Past Meetup

Stacksgiving - The Time (Series Data) of Your Life

This Meetup is past

96 people went

Location visible to members

Details

"Stacksgiving" will be a night focused on work with time series data. Queue some Green Day, because I hope you have the time (series data) of your life! #dadjoke

We'll have some Thanksgiving-themed eats available. The cranberry sauce will be flowing and delicious side dishes plenty.

Presentation #1: Time Series on a Time Crunch (~25 mins)

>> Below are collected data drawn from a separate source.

This design comes from an exercise in tuning for small area, a short achievable clock period and few clock cycles on the open sky130 flow, not from production work.
Function was checked by simulation only, so behaviour that the tests miss may differ from the original.
Power and IR drop assume default switching activity.

==> flow/design.v <==
module tp_core (
    input  wire        clk,
    input  wire        rst,
    input  wire        in_valid,
    input  wire [7:0]  in_data,
    input  wire        in_last,
    output reg         in_ready,
    output reg         bit_valid,
    output reg         bit_data,
    output reg         pm_valid,
    output wire [7:0]  pm_pos,
    output wire [31:0] pm_obs,
    output reg  [5:0]  pm_obsn,
    output reg  [4:0]  pm_score,
    output reg         fr_valid,
    output reg  [7:0]  fr_start,
    output wire [7:0]  fr_end,
    output reg         done,
    output reg  [9:0]  marker_count,
    output wire [7:0]  bit_count,
    output reg  [2:0]  frame_count,
    output reg  [7:0]  frame_min_len,
    output reg  [7:0]  frame_max_len,
    output reg  [7:0]  pm_count,
    output reg         diag
);
    localparam [31:0] SYNCW = 32'hC3A55A1E;   
    localparam integer NG   = 86;             
    reg       i_v;
    reg [1:0] i_s;                  
    reg       i_last;
    reg       rst_q;                
    wire accept = in_valid & in_ready;
    reg            pv;              
    reg            nz;              
    reg            ph;              
    reg  [1:0]     ts;
    reg  [3:0]     cs;
    reg  [6:0]     hd;
    reg  [1:0]     hs;
    reg  [4:0]     g [0:NG-1];
    wire       mk   = i_s[0] & i_s[1];
    wire       push = i_v & ~mk & (ts == 2'd2);
    wire       adv  = nz & ~ph;
    wire [4:0] gnew = {1'b0, cs} + (i_s[1] ? 5'd18 : i_s[0] ? 5'd9 : 5'd0);
    wire [3:0] csn  = (ts == 2'd0) ? {2'b00, i_s} :
                      cs + (i_s[1] ? 4'd6 : i_s[0] ? 4'd3 : 4'd0);
    wire [4:0] ge [0:127];
    genvar gi;
    generate
        for (gi = 0; gi < 128; gi = gi + 1) begin : gext
            if (gi == 0)       assign ge[gi] = {1'b0, cs};
            else if (gi <= NG) assign ge[gi] = g[gi-1];
            else               assign ge[gi] = 5'd0;
        end
    endgenerate
    reg  [4:0] gmid;
    integer gx;
    always @(*) begin
        gmid = 5'd0;
        for (gx = 0; gx <= NG; gx = gx + 1)
            gmid = gmid | (ge[gx] & {5{hd == gx}});
    end
    reg       rd_v;
    reg [4:0] rd_g;
    reg [1:0] rd_hs;
    reg       rd_last;
    integer k;
    always @(posedge clk) begin
        if (push) begin
            g[0] <= gnew;
            for (k = 1; k < NG; k = k + 1)
                g[k] <= g[k-1];
        end
    end
    always @(posedge clk) begin
        rd_g  <= gmid;
        rd_hs <= hs;
        if (i_v & ~mk) begin
            cs <= csn;
            ts <= (ts == 2'd2) ? 2'd0 : ts + 2'd1;
            nz <= 1'b1;
            ph <= ~ph;
            if (adv)
                hs <= (hs == 2'd2) ? 2'd0 : hs + 2'd1;
            if (push)
                hd <= hd + 7'd1;
            else if (adv && hs == 2'd2)
                hd <= hd - 7'd1;
        end
        if (rst_q) begin
            pv <= 1'b0;
            rd_v <= 1'b0;
            rd_last <= 1'b0;
        end else begin
            rd_v    <= i_v & mk & pv & nz;
            rd_last <= i_v & i_last;
            if (i_v & mk)
                pv <= 1'b1;
            if (i_v & i_last)
                pv <= 1'b0;
        end
        if (rst_q || (i_v & (mk | i_last))) begin
            nz <= 1'b0;
            ph <= 1'b0;
            ts <= 2'd0;
            hd <= 7'd0;
            hs <= 2'd0;
        end
    end
    wire [1:0] dg2 = (rd_g >= 5'd18) ? 2'd2 : (rd_g >= 5'd9) ? 2'd1 : 2'd0;
    wire [3:0] rm2 = rd_g[3:0] - (dg2[1] ? 4'd2 : dg2[0] ? 4'd9 : 4'd0);    
    wire [1:0] dg1 = (rm2 >= 4'd6) ? 2'd2 : (rm2 >= 4'd3) ? 2'd1 : 2'd0;
    wire [1:0] dg0 = rm2[1:0] - (dg1[1] ? 2'd2 : dg1[0] ? 2'd3 : 2'd0);     
    wire [1:0] trit = (rd_hs == 2'd0) ? dg0 : (rd_hs == 2'd1) ? dg1 : dg2;
    reg r_last;
    always @(posedge clk) begin
        bit_data <= trit[1];
        if (rst_q) begin
            bit_valid <= 1'b0;
            r_last    <= 1'b0;
        end else begin
            bit_valid <= rd_v & (trit != 2'd0);
            r_last    <= rd_last;
        end
    end
    reg  [31:0] win;                
    reg         fl;                 
    reg         cl;                 
    reg         hw;                 
    reg         fopen;
    reg         fup;                
    reg  [7:0]  flen;               
    reg  [7:0]  pos;                
    reg         lpend;              
    reg         m1, m2, m3, m4;     
    assign pm_obs = win;
    assign fr_end = pos;
    assign pm_pos = pos;
    assign bit_count = pos;       
    wire        clr    = done | rst_q;    
    wire        sh_r   = bit_valid & ~rst_q;
    wire        shift  = (bit_valid | fl) & ~rst_q;
    wire        qv     = ~clr & (hw | (pos == 8'hFF));
    wire        wbusy  = fl | cl | done;
    wire        wlast  = r_last | lpend;
    wire [23:0] dnext = win[29:6] ^ SYNCW[31:8];
    reg  [2:0]  ps [0:3];
    integer pj;
    always @(posedge clk) begin
        if (shift)
            for (pj = 0; pj < 4; pj = pj + 1)
                ps[pj] <= {2'd0, dnext[6*pj]}   + {2'd0, dnext[6*pj+1]} + {2'd0, dnext[6*pj+2]}
                        + {2'd0, dnext[6*pj+3]} + {2'd0, dnext[6*pj+4]} + {2'd0, dnext[6*pj+5]};
    end
    wire [4:0]  ndiff = ({2'd0, ps[0]} + {2'd0, ps[1]}) + ({2'd0, ps[2]} + {2'd0, ps[3]});
    wire        hit   = (ndiff <= 5'd4);
    wire        exact = sh_r & qv & ({win[30:0], bit_data} == SYNCW) & (~fo0 | (flen >= 8'd32));
    wire [2:0]  fc0   = clr ? 3'd0 : frame_count;
    wire        fo0   = clr ? 1'b0 : fopen;
    wire        femit = (exact | cl) & fo0;       
    wire        nmin  = (fc0 == 3'd0) | (flen < frame_min_len);
    wire        nmax  = (fc0 == 3'd0) | (flen > frame_max_len);
    wire        c24   = cl & ~shift & ~clr;
    always @(posedge clk) begin
        win      <= ({win[30:0], sh_r & bit_data} & {32{shift}}) | (win & {32{~shift}});
        pm_score <= 5'd24 - ndiff;
        fr_start <= (pos & {8{fup}}) | (fr_start & {8{~fup}});
        if (rst_q) begin
            fl            <= 1'b0;
            cl            <= 1'b0;
            done          <= 1'b0;
            pm_valid      <= 1'b0;
            fr_valid      <= 1'b0;
            fup           <= 1'b0;
            lpend         <= 1'b0;
            {m1, m2, m3, m4} <= 4'd0;
        end else begin
            done     <= cl;
            cl       <= fl & (pm_obsn == 6'd25);
            pm_valid <= shift & qv & hit;
            fr_valid <= femit;
            fup      <= exact;
            {m1, m2, m3, m4} <= {i_v & mk, m1, m2, m3};
            if (wlast & ~wbusy)
                fl <= 1'b1;
            else if (fl & (pm_obsn == 6'd25))
                fl <= 1'b0;
            lpend <= wlast & wbusy;
            if (exact)
                flen <= 8'd1;
            else if (sh_r)
                flen <= flen + 8'd1;
            else if (fl && pm_obsn == 6'd32)
                flen <= flen + 8'd31;
        end
        marker_count <= (clr ? 10'd0 : marker_count) + {9'd0, m4 & ~rst_q};
        pm_count     <= (clr ? 8'd0 : pm_count) + {7'd0, pm_valid & ~rst_q};
        pm_obsn <= clr ? 6'd32 : pm_obsn - {5'd0, fl};
        if (shift)
            hw <= qv;
        else if (clr)
            hw <= 1'b0;
        pos <= (clr ? 8'd224 : pos) + {3'd0, c24, c24, 2'd0, shift};
        fopen <= exact ? 1'b1 : (cl ? 1'b0 : fo0);
        frame_count <= fc0 + {2'd0, femit};
        frame_min_len <= (flen & {8{femit & nmin}}) | (frame_min_len & {8{~(femit & nmin) & ~clr}});
        frame_max_len <= (flen & {8{femit & nmax}}) | (frame_max_len & {8{~(femit & nmax) & ~clr}});
        diag <= (cl & (pos != 8'd232) & (frame_count == 3'd0) & ~fopen) | (~cl & diag);
    end
    always @(posedge clk) begin
        i_s    <= in_data[1:0];
        i_last <= in_last;
        rst_q  <= rst;
        i_v    <= accept & ~rst_q;
        in_ready <= ~rst & (rst_q | (((fl & (pm_obsn == 6'd29)) | in_ready) & ~(accept & in_last)));
    end
endmodule
==> flow/config.mk <==
export PLATFORM = sky130hd
export DESIGN_NAME = tp_core
export DESIGN_NICKNAME = tp_core
export VERILOG_FILES = /design/flow/design.v
export SDC_FILE = /design/flow/constraint.sdc
export NUM_CORES = 4
export LEC_CHECK = 0
export CAP_MARGIN = 20
export CORE_MARGIN = 2
export CORE_UTILIZATION = 40
export CTS_CLUSTER_DIAMETER = 50
export CTS_CLUSTER_SIZE = 16
export SLEW_MARGIN = 20
==> flow/constraint.sdc <==
create_clock -name core_clock -period 10.0 [get_ports {clk}]
set_input_delay 2.0000 -clock core_clock [delete_from_list [all_inputs] [get_ports {clk}]]
set_output_delay 2.0000 -clock core_clock [all_outputs]
set_load 0.01 [all_outputs]
standard.sh (not shown) runs the stock make flow with config.mk's settings and CLKGATE_MAP_FILE= SYNTH_SCRIPT=/design/flow/synth_recipe.tcl, a recipe that flattens the netlist after the stock synthesis.
==> flow/flow/run.sh <==
#!/bin/bash
# Standard ORFS layout, with timing repair aiming at a larger setup margin.
set -euo pipefail
bash standard.sh SETUP_SLACK_MARGIN=6.8 finish > standard_flow.log 2>&1
The baseline finished with timing, DRC and antenna clean.
Testbench counts at the start, summed over its fixed seeds: cycles 49,242.
Next try:
CORE_UTILIZATION = 50   (was 40)
CTS_CLUSTER_DIAMETER = 60   (was 50)
CTS_CLUSTER_SIZE = 20   (was 16)
=> Final area decreases by 1.2%. Critical path depth increases by 2. Sequential share of layout area is higher by 0.77 points.
Next try:
==> flow/flow/run.sh (replaced) <==
#!/bin/bash
# Standard ORFS layout, with timing repair aiming at a larger setup margin.
set -euo pipefail
bash standard.sh SETUP_SLACK_MARGIN=7.0 finish > standard_flow.log 2>&1
CORE_UTILIZATION = 40   (was 50)
Via count came out higher by 1.5%.
Combinational power increases by about 3%.
Sequential share of layout area came out lower by 1.7 points.
Global-route usage drops by 4.4 points.
Total power stays flat.
Non-clock buffer count went up by 38.
Next try:
==> flow/flow/run.sh (replaced) <==
#!/bin/bash
# Standard ORFS layout, with timing repair aiming at a larger setup margin.
set -euo pipefail
bash standard.sh SETUP_SLACK_MARGIN=6.8 finish > standard_flow.log 2>&1
CTS_CLUSTER_DIAMETER = 100   (was 60)
CTS_CLUSTER_SIZE = 30   (was 20)
=> The new run completed without violations; setup slack is worse by 110 ps; via count is lower slightly; non-clock buffer count is lower by 20; total power is lower by roughly a tenth; wire length is lower slightly; area after synthesis does not change; maximum frequency is lower by a few percent.

-- what the ideal ports hide --
The results above use ideal ports. As a check the final layouts listed here were re-extracted and re-timed, cells and wires unchanged.
Step 1 assumes that a clkbuf_16 drives the clock port and a buf_2 every other input.
Step 2 moves the port delays by t, midway between the first and last clock arrival at a register: inputs arrive t later, outputs are due t later. That takes back most of the time a late clock gives input paths.
a / b / c = ideal / step 1 / step 2; a / b = the first two.
run	t (ns)	slack for setup (ns)	worst setup path at the end	slew at the worst register clock pin (ns)
the first run	0.659	6.797 / 6.740 / 6.842	register to register	0.07 / 0.07
the second run	0.639	6.717 / 6.664 / 6.733	register to register	0.08 / 0.08
the third run	0.655	6.818 / 6.756 / 6.821	register to register	0.09 / 0.09
the fourth run	0.653	6.704 / 6.648 / 6.746	register to register	0.12 / 0.12
After both steps setup and hold are still met in every run listed.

Fiona Condon, Search Engineer @ GIPHY

Fiona Condon is an engineer on GIPHY's Search and Discovery team, working to help you find the best GIFs. Before GIPHY, she worked on search ranking at Etsy, helping you find the best gifts. She co-hosts a weekly online radio show out of a shipping container in Bushwick.

Talk Abstract:

Designing new infrastructure at scale is a challenge—doing it on a tight schedule is plain hard. Architecting to avoid operational surprises and building for the right kind of flexibility requires a combination of technical pragmatism and effective human communication.

Using GIPHY’s user analytics launch as a case study, this talk will cover some best principles for engineering low-risk time series indexes in Elasticsearch for uncertain load, and detail how we planned for foolproof backfills to adapt to changing requirements. I’ll also share some learnings from our effective short-term cross-team collaboration.

Presentation #2: TimescaleDB: Re-Imagining PostgreSQL for Time-Series Data (~35mins)

Mat Arye, Software Developer @ ‎TimescaleDB

Mat has been working on data infrastructure in both academia and industry. As one of TimescaleDB's core architects he works on performance, scalability, and query power. Previously, he attended Stuyvesant, The Cooper Union, and Princeton.

Talk Abstract:

Today everything is instrumented, generating more and more time-series data streams that need to be monitored and analyzed. When it comes to storing this data, many developers often start with some well-trusted system like PostgreSQL, but as their data hits a certain scale, give up its query power and ecosystem by migrating to some NoSQL or other "modern" time-series architecture. They face the traditional trade-off: query power or scale.

This perceived trade-off isn't necessary. We leverage the nature of time-series workloads -- inserting new data about recent events and rarely making updates -- to scale PostgreSQL for time-series data. This is achieved by automatically partitioning data. However, the user does not need to worry about this partitioning and can use all-of-SQL (e.g., secondary indexes, rich query predicates and group bys, aggregations, windowing functions, CTEs, JOINs).

I’ll present performance benchmarks that show TimescaleDB scales much better than PostgreSQL for time-series workloads involving billions of row, even on a single node. TimescaleDB is a PostgreSQL extension (Apache 2 license).